I'm going to talk back to the crazy talk I had to endure and which has made me the mess I am now. I going to call this shit out for what it was instead of believing their gaslighting. I'm going to explain, in no uncertain terms, how this scapegoating, shaming, parentification, exploiting, transactional life, shutting out and abuse makes me feel. I'm going to rearrange my head until I can get some relief from constant self-hatred, from feeling always in the wrong, of feeling responsible for everyone and then ashamed when I don't get every little thing right, of feeling like a human doing instead of a human being, of feeling like a little girl alone, out on the street looking in at the family inside. 

And when the voices tell me I'm wrong, that I should just keep it hidden, that no one cares or wants to know, that I'm being disrespectful or disloyal, or whatever, I'm going to shut them out.
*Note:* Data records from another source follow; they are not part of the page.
**config.mk**
```make
export PLATFORM = sky130hd
export DESIGN_NAME = asfp_top
export DESIGN_NICKNAME = d
export VERILOG_FILES = /design/src/core/asfp_pkg.sv /design/src/core/asfp_top.sv /design/src/core/asfp_fifo.sv
export SDC_FILE = /design/constraint.sdc
export NUM_CORES = 1
export LEC_CHECK = 0
export ABC_CLOCK_PERIOD_IN_PS = 3000
export BUFFER_PORTS_ARGS = -buffer_cell sky130_fd_sc_hd__buf_2
export CAP_MARGIN = 0
export CORE_MARGIN = 1.5
export CORE_UTILIZATION = 61
export CTS_CLUSTER_DIAMETER = 200
export DETAILED_ROUTE_END_ITERATION = 6
export GPL_TIMING_DRIVEN = 0
export PLACE_DENSITY = 0.82
export SLEW_MARGIN = 20
export SYNTH_ARGS = -nofsm -noshare
export SYNTH_HDL_FRONTEND = slang
export SYNTH_SLANG_ARGS = --single-unit
export TNS_END_PERCENT = 20
```
**constraint.sdc**
```tcl
create_clock -name pclk -period 3 [get_ports pclk]
set_input_delay 0.15 -clock pclk [delete_from_list [all_inputs] [get_ports pclk]]
set_output_delay 0.15 -clock pclk [all_outputs]
set_load 0.03 [all_outputs]
```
If I feel dismissed as I have so often before, I'm not going to shut up and crawl away. I'm going to keep talking, yelling if I need to. I'm going to get mad and loud. I'm the only one who knows what really happened. I'm the only one suffering. They claim it didn't happen or they don't remember. Up to now I've been too good at pretending it didn't happen and it doesn't hurt. Well, it did and I do.  

Does it sound like I'm talking to someone or a group of someones? I probably do sound a little paranoid. That's another part of gaslighting, how it makes you feel stupid and untruthful and selfish, and so ashamed of yourself. And that is the work of the evil one. He wants me to think no one cares. That I'm just making a fool of myself. 

But I believe, even though I don't feel it yet, some, maybe most care. That to expect ridicule, or scolding or dismissing as I've experienced is a sign that it was real and that it did happen. That I expect it to keep happening is another symptom and also another scare tactic to keep me quiet. 

But I also believe that it will resonate with people who have been hurt like this. Maybe telling my story will help you sort your own. I don't want anyone to suffer like this. If you've experienced childhood abuse or trauma, neglect, abandonment, exploitation or manipulation, keep reading. I think we can find comfort together. If you haven't and you're just here to lend support, thank you!!!